A SearchMonkey application is built from one or more data services, which provide structured information to display in Yahoo! search results, and a presentation application, which defines how Yahoo! Search should display the data.
Figure 1.2, “Structure of a SearchMonkey Application” illustrates the different types of data services that a presentation application can use.
The common XML language for providing data from any source to SearchMonkey applications is called DataRSS, a specification for embedding URL metadata in standard Atom feeds. Once data is available in DataRSS, SearchMonkey developers use PHP to map that data into a presentation application, which reconfigures and enhances individual search results.
SearchMonkey supports the following types of data services:
Yahoo! Index — Core search data gathered by the Yahoo! Search Crawler, also known as Yahoo! Slurp. This includes the page's title, summary, file size, MIME type, and other kinds of information that search engine spiders have gathered for years.
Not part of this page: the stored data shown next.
--- src/addsub/fp_addsub.sv ---
module fp_addsub import fpu_pkg::*; (
	input  fp32_t      i_a,
	input  fp32_t      i_b,
	input  op_e        i_op,
	output fp_result_t o_res
);

	fp32_t                    b_eff;
	fp32_t                    mj;
	fp32_t                    mn;
	logic                     a_major;
	logic                     same_sign;
	logic                     cancel;
	logic [EXP_W-1:0]         exp_diff;
	logic [SIG_W-1:0]         sig_mj;
	logic [SIG_W-1:0]         sig_mn;
	logic [SIG_W-1:0]         sig_al;
	logic [SIG_W:0]           sum;
	logic [SIG_W-1:0]         dif;
	logic [SIG_W-1:0]         norm;
	logic [LZC_W-1:0]         lzc;
	logic signed [XEXP_W-1:0] exp_res;
	logic [MAN_W-1:0]         man_res;

	always_comb begin
		b_eff      = i_b;
		b_eff.sign = i_b.sign ^ (i_op == OP_SUB);

		// magnitude order compares exponent first then mantissa
		a_major   = {i_a.exp, i_a.man} >= {b_eff.exp, b_eff.man};
		mj        = a_major ? i_a : b_eff;
		mn        = a_major ? b_eff : i_a;
		same_sign = (mj.sign == mn.sign);
		cancel    = !same_sign && ({mj.exp, mj.man} == {mn.exp, mn.man});

		exp_diff = mj.exp - mn.exp;
		sig_mj   = {1'b1, mj.man};
		sig_mn   = {1'b1, mn.man};
		sig_al   = (exp_diff >= SIG_W) ? '0 : (sig_mn >> exp_diff); // everything shifted out

		sum = {1'b0, sig_mj} + {1'b0, sig_al};
		dif = sig_mj - sig_al;

		// highest set bit wins
		lzc = '0;
		for (int i = 0; i < SIG_W; i++) begin
			if (dif[i])
				lzc = LZC_W'(SIG_W - 1 - i);
		end
		norm = dif << lzc;

		if (same_sign) begin
			man_res = sum[SIG_W] ? sum[SIG_W-1:1] : sum[MAN_W-1:0]; // carry out moves right
			exp_res = XEXP_W'(mj.exp) + XEXP_W'(sum[SIG_W]);
		end else begin
			man_res = norm[MAN_W-1:0];
			exp_res = XEXP_W'(mj.exp) - XEXP_W'(lzc);
		end

		// exact cancellation gives +0 without a flag
		if (cancel)
			o_res = '0;
		else
			o_res = pack_result(mj.sign, exp_res, man_res);
	end

endmodule

--- src/hdl/fpu_ctrl.sv ---
module fpu_ctrl import fpu_pkg::*; (
	input  logic clk,
	input  logic i_arst_n,
	input  logic i_start,
	input  op_e  i_op,
	input  logic i_last,
	output logic o_load,
	output logic o_step,
	output logic o_capture,
	output op_e  o_sel,
	output logic o_busy
);

	ctrl_state_e state_q;
	ctrl_state_e state_d;
	op_e         sel_q;
	logic        start_ok;

	assign start_ok = i_start && (state_q == ST_IDLE); // starts while busy are dropped

	assign o_load    = start_ok && (i_op == OP_DIV);
	assign o_step    = (state_q == ST_DIVIDE);
	assign o_capture = (start_ok && (i_op != OP_DIV)) || (state_q == ST_FINISH);
	assign o_sel     = (state_q == ST_IDLE) ? i_op : sel_q; // single-cycle ops pass straight
	assign o_busy    = (state_q != ST_IDLE);

	always_comb begin
		state_d = state_q;
		case (state_q)
			ST_IDLE:   if (o_load) state_d = ST_DIVIDE;
			ST_DIVIDE: if (o_step && i_last) state_d = ST_FINISH;
			ST_FINISH: state_d = ST_IDLE;
			default:   state_d = ST_IDLE;
		endcase
	end

	always_ff @(posedge clk or negedge i_arst_n) begin
		if (!i_arst_n) begin
			state_q <= ST_IDLE;
			sel_q   <= OP_ADD;
		end else begin
			state_q <= state_d;
			if (o_load)
				sel_q <= OP_DIV; // held for the capture in ST_FINISH
		end
	end

endmodule
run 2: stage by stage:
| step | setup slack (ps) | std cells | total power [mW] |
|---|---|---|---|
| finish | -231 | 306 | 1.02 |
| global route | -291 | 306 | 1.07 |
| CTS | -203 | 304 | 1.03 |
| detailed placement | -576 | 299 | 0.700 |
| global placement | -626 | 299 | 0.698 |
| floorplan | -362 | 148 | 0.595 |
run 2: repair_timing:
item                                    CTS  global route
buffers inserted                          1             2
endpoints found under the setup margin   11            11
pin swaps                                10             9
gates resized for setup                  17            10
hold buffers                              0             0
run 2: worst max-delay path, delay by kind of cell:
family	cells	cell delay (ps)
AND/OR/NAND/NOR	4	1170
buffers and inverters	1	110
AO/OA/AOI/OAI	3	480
$ cat config.mk
export PLATFORM = sky130hd
export DESIGN_NAME = sync_fifo
export DESIGN_NICKNAME = d
export VERILOG_FILES = /design/src/verilog/sync_fifo.sv
export SDC_FILE = /design/constraint.sdc
export NUM_CORES = 1
export LEC_CHECK = 0
export BUFFER_PORTS_ARGS = -buffer_cell sky130_fd_sc_hd__buf_2
export CORE_MARGIN = 4
export CORE_UTILIZATION = 35
export DETAILED_ROUTE_END_ITERATION = 8
export PLACE_DENSITY_LB_ADDON = 0.1
export SYNTH_ARGS = -nofsm -noshare
export SYNTH_HDL_FRONTEND = slang
export SYNTH_SLANG_ARGS = --single-unit
$ cat constraint.sdc
create_clock -name clk -period 5.7 [get_ports clk]
set_clock_uncertainty 0.2 [all_clocks]
set_input_delay 0.57 -clock clk [delete_from_list [all_inputs] [get_ports clk]]
set_output_delay 0.57 -clock clk [all_outputs]
set_load 0.05 [all_outputs]
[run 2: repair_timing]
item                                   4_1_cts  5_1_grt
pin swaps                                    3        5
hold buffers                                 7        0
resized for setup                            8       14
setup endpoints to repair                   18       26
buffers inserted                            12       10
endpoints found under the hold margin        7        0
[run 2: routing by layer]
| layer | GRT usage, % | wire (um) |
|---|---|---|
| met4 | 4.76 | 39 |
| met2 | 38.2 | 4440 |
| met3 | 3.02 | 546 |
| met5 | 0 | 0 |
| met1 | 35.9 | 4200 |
### src/rtl/isa_pkg.sv
// ISA definitions: opcode and ALU enums, instruction fields, base register numbers
`default_nettype none

package isa_pkg;

   // Top nibble of every instruction
   typedef enum logic [3:0] {
      op_add  = 4'd0,
      op_sub  = 4'd1,
      op_and  = 4'd2,
      op_nor  = 4'd3,
      op_addi = 4'd4,
      op_sll  = 4'd5,
      op_srl  = 4'd6,
      op_lw   = 4'd8,
      op_sw   = 4'd9,
      op_b    = 4'd12,
      op_call = 4'd13,
      op_ret  = 4'd14,
      op_hlt  = 4'd15   // Codes 7, 10 and 11 stay unassigned and decode as nop
   } op_e;

   // Operation handed to the execute stage
   typedef enum logic [2:0] {
      alu_add  = 3'd0,
      alu_sub  = 3'd1,
      alu_and  = 3'd2,
      alu_nor  = 3'd3,
      alu_sll  = 3'd4,
      alu_srl  = 3'd5,
      alu_pass = 3'd6
   } alu_op_e;

   // Port 1 override toward a fixed base register
   typedef enum logic [1:0] {
      base_none  = 2'd0,
      base_data  = 2'd1,   // Data segment for lw/sw
      base_stack = 2'd2    // Stack pointer for call/ret
   } base_sel_e;

   typedef struct packed {
      op_e        opcode;
      logic [3:0] f_hi;    // rd, data reg of lw/sw, branch condition
      logic [3:0] f_mid;   // rs, or upper half of the lw/sw offset
      logic [3:0] f_lo;    // rt, imm4, or lower half of the offset
   } instr_t;

   localparam logic [3:0] data_seg_reg = 4'd14;
   localparam logic [3:0] stack_reg    = 4'd15;

endpackage

`default_nettype wire

### src/rtl/pipe_pkg.sv
// Pipeline bundles: control signal struct and ID/EX register struct
`default_nettype none

package pipe_pkg;

   // Control levels carried down the pipe, all low for a nop or bubble
   typedef struct packed {
      logic             mem_to_reg;   // Load result goes to a register
      logic             reg_to_mem;   // Store
      logic             alu_src;      // Second ALU operand is the immediate
      isa_pkg::alu_op_e alu_op;
      logic             branch;
      logic             call;
      logic             ret;
      logic             reg_write;
      logic             halt;
   } ctrl_t;

   typedef struct packed {
      logic        valid;
      ctrl_t       ctrl;
      logic [15:0] read_data_1;   // rs or base register
      logic [15:0] read_data_2;   // rt, or store data for sw
      logic [15:0] imm;           // Already sign extended
      logic [3:0]  dest;
      logic [2:0]  branch_cond;
      logic [11:0] call_target;
      logic [15:0] pc;
   } id_ex_t;

endpackage

`default_nettype wire

### src/rtl/control_decoder.sv
// Control decoder: opcode to control bundle, base register and operand select levels
`default_nettype none

module control_decoder (
   input  isa_pkg::op_e       opcode,
   output pipe_pkg::ctrl_t    ctrl,
   output isa_pkg::base_sel_e base_sel,
   output logic               rt_from_dest,   // Port 2 reads the store register
   output logic               imm_sel         // 8-bit offset instead of imm4
);
   import isa_pkg::*;

   always_comb begin
      // Defaults give a nop, which covers the unused codes
      ctrl         = '0;
      base_sel     = base_none;
      rt_from_dest = 1'b0;
      imm_sel      = 1'b0;
      case (opcode)
         op_add: begin
            ctrl.alu_op    = alu_add;
            ctrl.reg_write = 1'b1;
         end
         op_sub: begin
            ctrl.alu_op    = alu_sub;
            ctrl.reg_write = 1'b1;
         end
         op_and: begin
            ctrl.alu_op    = alu_and;
            ctrl.reg_write = 1'b1;
         end
         op_nor: begin
            ctrl.alu_op    = alu_nor;
            ctrl.reg_write = 1'b1;
         end
         op_addi, op_sll, op_srl: begin
            ctrl.alu_src   = 1'b1;   // Immediate in f_lo
            ctrl.reg_write = 1'b1;
            ctrl.alu_op    = (opcode == op_sll) ? alu_sll :
                             (opcode == op_srl) ? alu_srl : alu_add;
         end
         op_lw: begin
            ctrl.alu_src    = 1'b1;  // Base plus offset
            ctrl.alu_op     = alu_add;
            ctrl.mem_to_reg = 1'b1;
            ctrl.reg_write  = 1'b1;
            base_sel        = base_data;
            imm_sel         = 1'b1;
         end
         op_sw: begin
            ctrl.alu_src    = 1'b1;
            ctrl.alu_op     = alu_add;
            ctrl.reg_to_mem = 1'b1;
            base_sel        = base_data;
            rt_from_dest    = 1'b1;  // Data register sits in f_hi
            imm_sel         = 1'b1;
         end
         op_b:    ctrl.branch = 1'b1;
         op_call: begin
            ctrl.call   = 1'b1;
            ctrl.alu_op = alu_pass;   // Stack pointer passes to execute
            base_sel    = base_stack;
         end
         op_ret: begin
            ctrl.ret    = 1'b1;
            ctrl.alu_op = alu_pass;
            base_sel    = base_stack;
         end
         op_hlt:  ctrl.halt = 1'b1;
         default: ;
      endcase
   end

   // Flow change kinds exclude each other
   always_comb begin
      assert ($onehot0({ctrl.branch, ctrl.call, ctrl.ret}))
         else $error("control_decoder: more than one flow change for opcode %0d", opcode);
   end

endmodule

`default_nettype wire

### src/rtl/register_file.sv
// Register file: two read ports, one write port, base register override, r0 tied to zero
`default_nettype none

module register_file #(
   parameter int reg_count  = 16,
   parameter int data_width = 16
) (
   input  logic                   clk,
   input  logic                   rst_n,
   input  logic [3:0]             rs,
   input  logic [3:0]             rt,
   input  logic [3:0]             dest,
   input  isa_pkg::base_sel_e     base_sel,
   input  logic                   rt_from_dest,
   input  logic                   wb_en,
   input  logic [3:0]             wb_reg,
   input  logic [data_width-1:0]  wb_data,
   output logic [data_width-1:0]  read_data_1,
   output logic [data_width-1:0]  read_data_2
);
   import isa_pkg::*;

   logic [data_width-1:0] regs [reg_count];
   logic [3:0]            addr_1;
   logic [3:0]            addr_2;

   // r0 first, then bypass of a same-cycle write, then the array
   function automatic logic [data_width-1:0] read_port(input logic [3:0] addr);
      if (addr == 4'd0)
         return '0;
      if (wb_en && wb_reg == addr)
         return wb_data;   // Write-through
      return regs[addr];
   endfunction

   always_comb begin
      case (base_sel)
         base_data:  addr_1 = data_seg_reg;
         base_stack: addr_1 = stack_reg;
         default:    addr_1 = rs;
      endcase
      addr_2 = rt_from_dest ? dest : rt;   // sw reads the register it stores
   end

   // Reads follow the array and the write port as well as the addresses
   always_comb begin
      read_data_1 = read_port(addr_1);
      read_data_2 = read_port(addr_2);
   end

   always_ff @(posedge clk) begin
      if (!rst_n) begin
         regs <= '{default: '0};
      end else if (wb_en && wb_reg != 4'd0) begin   // r0 writes dropped
         regs[wb_reg] <= wb_data;
      end
   end

   // Write-back index comes from outside, so keep it inside the array
   wb_reg_in_range: assert property (@(posedge clk) disable iff (!rst_n)
      wb_en |-> (int'(wb_reg) < reg_count))
      else $error("register_file: write to register %0d out of range", wb_reg);

endmodule

`default_nettype wire

### src/rtl/id_ex_stage.sv
// ID/EX stage: sign extension, load-use hazard detection, bubble insertion, ID/EX register
`default_nettype none

module id_ex_stage #(
   parameter int data_width = 16
) (
   input  logic                   clk,
   input  logic                   rst_n,
   input  isa_pkg::instr_t        instr,
   input  logic                   instr_valid,
   input  logic [data_width-1:0]  pc,
   input  pipe_pkg::ctrl_t        ctrl,
   input  logic                   imm_sel,
   input  logic [data_width-1:0]  read_data_1,
   input  logic [data_width-1:0]  read_data_2,
   output pipe_pkg::id_ex_t       id_ex,
   output logic                   stall
);
   import isa_pkg::*;
   import pipe_pkg::*;

   logic [data_width-1:0] imm_ext;
   logic                  uses_rs;      // f_mid is a source register
   logic                  uses_rt;      // f_lo is a source register
   logic                  uses_store;   // f_hi is a source register
   logic                  hazard;
   id_ex_t                bundle_d;

   // imm4 for arithmetic, {f_mid, f_lo} for lw/sw
   assign imm_ext = imm_sel ? {{(data_width-8){instr.f_mid[3]}}, instr.f_mid, instr.f_lo}
                            : {{(data_width-4){instr.f_lo[3]}}, instr.f_lo};

   always_comb begin
      uses_rs    = 1'b0;
      uses_rt    = 1'b0;
      uses_store = 1'b0;
      case (instr.opcode)
         op_add, op_sub, op_and, op_nor: begin
            uses_rs = 1'b1;
            uses_rt = 1'b1;
         end
         op_addi, op_sll, op_srl: uses_rs = 1'b1;   // f_lo holds the immediate
         op_sw:                   uses_store = 1'b1;   // rs replaced by r14
         default: ;
      endcase
   end

   // Load in ID/EX whose target is read by the instruction now in ID
   always_comb begin
      hazard = 1'b0;
      if (id_ex.valid && id_ex.ctrl.mem_to_reg && id_ex.dest != 4'd0) begin
         hazard = (uses_rs    && id_ex.dest == instr.f_mid) ||
                  (uses_rt    && id_ex.dest == instr.f_lo)  ||
                  (uses_store && id_ex.dest == instr.f_hi);
      end
   end

   assign stall = instr_valid && hazard;

   always_comb begin
      bundle_d = '0;   // Bubble unless an instruction is accepted
      if (instr_valid && !stall) begin
         bundle_d.valid       = 1'b1;
         bundle_d.ctrl        = ctrl;
         bundle_d.read_data_1 = read_data_1;
         bundle_d.read_data_2 = read_data_2;
         bundle_d.imm         = imm_ext;
         bundle_d.dest        = instr.f_hi;
         bundle_d.branch_cond = instr.f_hi[2:0];
         bundle_d.call_target = {instr.f_hi, instr.f_mid, instr.f_lo};
         bundle_d.pc          = pc;
      end
   end

   always_ff @(posedge clk) begin
      if (!rst_n)
         id_ex <= '0;
      else
         id_ex <= bundle_d;
   end

   // Idle or stalled cycle leaves no control bit in execute
   bubble_no_ctrl: assert property (@(posedge clk) disable iff (!rst_n)
      (!instr_valid || stall) |=> (id_ex.ctrl == '0 && !id_ex.valid))
      else $error("id_ex_stage: bubble carries control bits");

   stall_needs_instr: assert property (@(posedge clk) disable iff (!rst_n)
      stall |-> instr_valid)
      else $error("id_ex_stage: stall without a valid instruction");

endmodule

`default_nettype wire

### src/rtl/decode_stage.sv
// Decode stage top: control decoder, register file and ID/EX stage
`default_nettype none

module decode_stage #(
   parameter int reg_count  = 16,
   parameter int data_width = 16
) (
   input  logic                   clk,
   input  logic                   rst_n,
   input  isa_pkg::instr_t        instr,
   input  logic                   instr_valid,
   input  logic [data_width-1:0]  pc,
   input  logic                   wb_en,
   input  logic [3:0]             wb_reg,
   input  logic [data_width-1:0]  wb_data,
   output pipe_pkg::id_ex_t       id_ex,
   output logic                   stall
);
   import isa_pkg::*;
   import pipe_pkg::*;

   ctrl_t                 ctrl;
   base_sel_e             base_sel;
   logic                  rt_from_dest;
   logic                  imm_sel;
   logic [data_width-1:0] read_data_1;
   logic [data_width-1:0] read_data_2;

   control_decoder u_ctrl (
      .opcode       (instr.opcode),
      .ctrl         (ctrl),
      .base_sel     (base_sel),
      .rt_from_dest (rt_from_dest),
      .imm_sel      (imm_sel)
   );

   register_file #(.reg_count(reg_count), .data_width(data_width)) u_regs (
      .clk          (clk),
      .rst_n        (rst_n),
      .rs           (instr.f_mid),
      .rt           (instr.f_lo),
      .dest         (instr.f_hi),   // Store register for sw
      .base_sel     (base_sel),
      .rt_from_dest (rt_from_dest),
      .wb_en        (wb_en),
      .wb_reg       (wb_reg),
      .wb_data      (wb_data),
      .read_data_1  (read_data_1),
      .read_data_2  (read_data_2)
   );

   id_ex_stage #(.data_width(data_width)) u_id_ex (
      .clk         (clk),
      .rst_n       (rst_n),
      .instr       (instr),
      .instr_valid (instr_valid),
      .pc          (pc),
      .ctrl        (ctrl),
      .imm_sel     (imm_sel),
      .read_data_1 (read_data_1),
      .read_data_2 (read_data_2),
      .id_ex       (id_ex),
      .stall       (stall)
   );

endmodule

`default_nettype wire
File: src/alu_cp_unit.sv
/*
 * Co-processor unit: run/finish monitor with timeout exception around the
 * iterative shifter. Trap aborts the running operation, an operation still
 * open 32 cycles into its run raises exc_o.
 */
module alu_cp_unit import alu_pkg::*; (
    input  logic            clk_i,      // clock, rising edge
    input  logic            rstn_i,     // async reset, active low
    input  logic            cp_trig_i,  // start pulse
    input  logic            trap_i,     // abort level
    input  shift_op_e       shift_op_i, // shift type
    input  logic [XLEN-1:0] rs1_i,      // data to shift
    input  logic [XLEN-1:0] opb_i,      // operand b, low bits = amount
    output logic [XLEN-1:0] cp_res_o,   // co-processor result
    output logic            cp_done_o,  // done pulse
    output logic            exc_o       // timeout exception
);

    logic                    run;      // op being monitored
    logic                    fin;      // valid seen last cycle
    logic                    exc;      // registered exception
    logic [CP_TIMEOUT_W-1:0] cnt;      // timeout counter
    logic                    start;    // accepted trigger
    logic                    abort;    // trap during run
    logic                    valid;    // shifter done

    // ----------------------------------------
    // monitor
    // ----------------------------------------
    always_ff @(posedge clk_i or negedge rstn_i) begin : cp_monitor
        if (!rstn_i) begin
            run <= 1'b0;
            fin <= 1'b0;
            exc <= 1'b0;
            cnt <= '0;
        end else begin
            exc <= run & cnt[CP_TIMEOUT_W-1] & ~fin; // too slow
            fin <= valid;
            if (!run) begin
                cnt <= '0;                // idle, hold at zero
                run <= start;
            end else begin
                cnt <= cnt + 1'b1;
                if (fin || trap_i) begin  // done or aborted
                    run <= 1'b0;
                end
            end
        end
    end : cp_monitor

    assign start = cp_trig_i & ~run; // one op in flight
    assign abort = trap_i & run;

    alu_shifter alu_shifter_inst (
        .clk_i      (clk_i),
        .rstn_i     (rstn_i),
        .start_i    (start),
        .abort_i    (abort),
        .shift_op_i (shift_op_i),
        .rs1_i      (rs1_i),
        .shamt_i    (opb_i[SHAMT_W-1:0]), // amount slice
        .res_o      (cp_res_o),
        .valid_o    (valid)
    );

    assign cp_done_o = valid;
    assign exc_o     = exc;

endmodule
### config.mk
export PLATFORM = sky130hd
export DESIGN_NAME = line_window
export DESIGN_NICKNAME = d
export VERILOG_FILES = /design/src/logic/conv_pkg.sv /design/src/logic/line_window.sv
export SDC_FILE = /design/constraint.sdc
export NUM_CORES = 1
export LEC_CHECK = 0
export ABC_AREA = 1
export BUFFER_PORTS_ARGS = -buffer_cell sky130_fd_sc_hd__buf_2
export CAP_MARGIN = 20
export CORE_ASPECT_RATIO = 2
export CORE_MARGIN = 2
export CORE_UTILIZATION = 54
export DETAILED_ROUTE_END_ITERATION = 6
export PLACE_DENSITY = 0.84
export SLEW_MARGIN = 15
export SYNTH_ARGS = -nofsm -noshare
export SYNTH_HDL_FRONTEND = slang
export SYNTH_SLANG_ARGS = --single-unit
### constraint.sdc
create_clock -name clk -period 2.24 [get_ports clk]
set_clock_uncertainty 0.1 [all_clocks]
set_input_delay 0.112 -clock clk [delete_from_list [all_inputs] [get_ports clk]]
set_output_delay 0.112 -clock clk [all_outputs]
set_load 0.02 [all_outputs]
### src/logic/conv_pkg.sv
package conv_pkg;

	// window geometry
	localparam int KERNEL = 3;
	localparam int TAPS = KERNEL * KERNEL;

	// newest pixel of the window sits in the bottom right corner
	localparam int TAP_NEWEST = TAPS - 1;

	typedef logic signed [7:0] pixel_t;
	typedef logic signed [7:0] weight_t;
	typedef logic signed [15:0] bias_t;

	// full product of one pixel and one weight
	typedef logic signed [15:0] prod_t;

	// bias plus nine products
	typedef logic signed [20:0] acc_t;

	typedef logic [15:0] coef_word_t;
	typedef logic [7:0] coord_t;

	// tap = kernel row * 3 + kernel column, row 0 on top
	typedef pixel_t [TAPS-1:0] window_t;

	typedef struct packed
	{
		logic valid;
		coord_t row;
		coord_t col;
	} pos_t;

	typedef enum logic
	{
		SCAN_IDLE,
		SCAN_RUN
	} scan_state_e;

	typedef enum logic [1:0]
	{
		LOAD_IDLE,
		LOAD_BIAS,
		LOAD_WEIGHT
	} load_state_e;

endpackage
`src/logic/conv_pkg.sv`:
```
package conv_pkg;

	// window geometry
	localparam int KERNEL = 3;
	localparam int TAPS = KERNEL * KERNEL;

	// newest pixel of the window sits in the bottom right corner
	localparam int TAP_NEWEST = TAPS - 1;

	typedef logic signed [7:0] pixel_t;
	typedef logic signed [7:0] weight_t;
	typedef logic signed [15:0] bias_t;

	// full product of one pixel and one weight
	typedef logic signed [15:0] prod_t;

	// bias plus nine products
	typedef logic signed [20:0] acc_t;

	typedef logic [15:0] coef_word_t;
	typedef logic [7:0] coord_t;

	// tap = kernel row * 3 + kernel column, row 0 on top
	typedef pixel_t [TAPS-1:0] window_t;

	typedef struct packed
	{
		logic valid;
		coord_t row;
		coord_t col;
	} pos_t;

	typedef enum logic
	{
		SCAN_IDLE,
		SCAN_RUN
	} scan_state_e;

	typedef enum logic [1:0]
	{
		LOAD_IDLE,
		LOAD_BIAS,
		LOAD_WEIGHT
	} load_state_e;

endpackage

```
`src/logic/scan_ctrl.sv`:
```
module scan_ctrl
	import conv_pkg::*;
#(
	parameter int IMG_W = 6,
	parameter int IMG_H = 5
)
(
	input logic clk,
	input logic rst,
	input logic frame_start,
	input logic coef_ready,
	output logic pixel_read,
	output coord_t read_row,
	output coord_t read_col,
	output pos_t scan_pos
);

	localparam coord_t LAST_COL = coord_t'(IMG_W - 1);
	localparam coord_t LAST_ROW = coord_t'(IMG_H - 1);

	scan_state_e state;
	logic last_col;
	logic last_pixel;
	logic window_full;

	assign pixel_read = (state == SCAN_RUN);
	assign last_col = (read_col == LAST_COL);
	assign last_pixel = last_col && (read_row == LAST_ROW);

	// window is complete once two rows and two columns lie behind the read
	assign window_full = (read_row >= coord_t'(KERNEL - 1)) &&
		(read_col >= coord_t'(KERNEL - 1));

	always_ff @(posedge clk or posedge rst)
	begin
		if (rst)
		begin
			state <= SCAN_IDLE;
			read_row <= '0;
			read_col <= '0;
		end
		else
		begin
			case (state)
				SCAN_IDLE:
				begin
					// coefficients must be in place before a frame
					if (frame_start && coef_ready)
					begin
						state <= SCAN_RUN;
						read_row <= '0;
						read_col <= '0;
					end
				end
				SCAN_RUN:
				begin
					if (last_pixel)
					begin
						state <= SCAN_IDLE;
						read_row <= '0;
						read_col <= '0;
					end
					else if (last_col)
					begin
						read_row <= read_row + 1'b1;
						read_col <= '0;
					end
					else
					begin
						read_col <= read_col + 1'b1;
					end
				end
				default:
				begin
					state <= SCAN_IDLE;
				end
			endcase
		end
	end

	// position of the window's top left corner
	always_ff @(posedge clk or posedge rst)
	begin
		if (rst)
		begin
			scan_pos <= '0;
		end
		else
		begin
			scan_pos.valid <= pixel_read && window_full;
			scan_pos.row <= read_row - coord_t'(KERNEL - 1);
			scan_pos.col <= read_col - coord_t'(KERNEL - 1);
		end
	end

	read_in_frame: assert property (@(posedge clk) disable iff (rst)
		pixel_read |-> (read_col < IMG_W) && (read_row < IMG_H));

endmodule

```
Standard Yahoo! search results are constructed using the Yahoo! index.
In SearchMonkey, the Yahoo! Index is specified by the ID
yahoo:index. While other data services might provide more
customized data, the Yahoo! Index provides core technical information
about each of the billions of web pages that Yahoo! crawls. For more
information, refer to “Yahoo! Index Data”.
Semantic Web Data — Microformats and RDF
data gathered by the Yahoo! Search Crawler. This includes
extracted eRDF, RDFa, and microformats such as hcard and
XFN. If a page embeds semantic web data, the Yahoo!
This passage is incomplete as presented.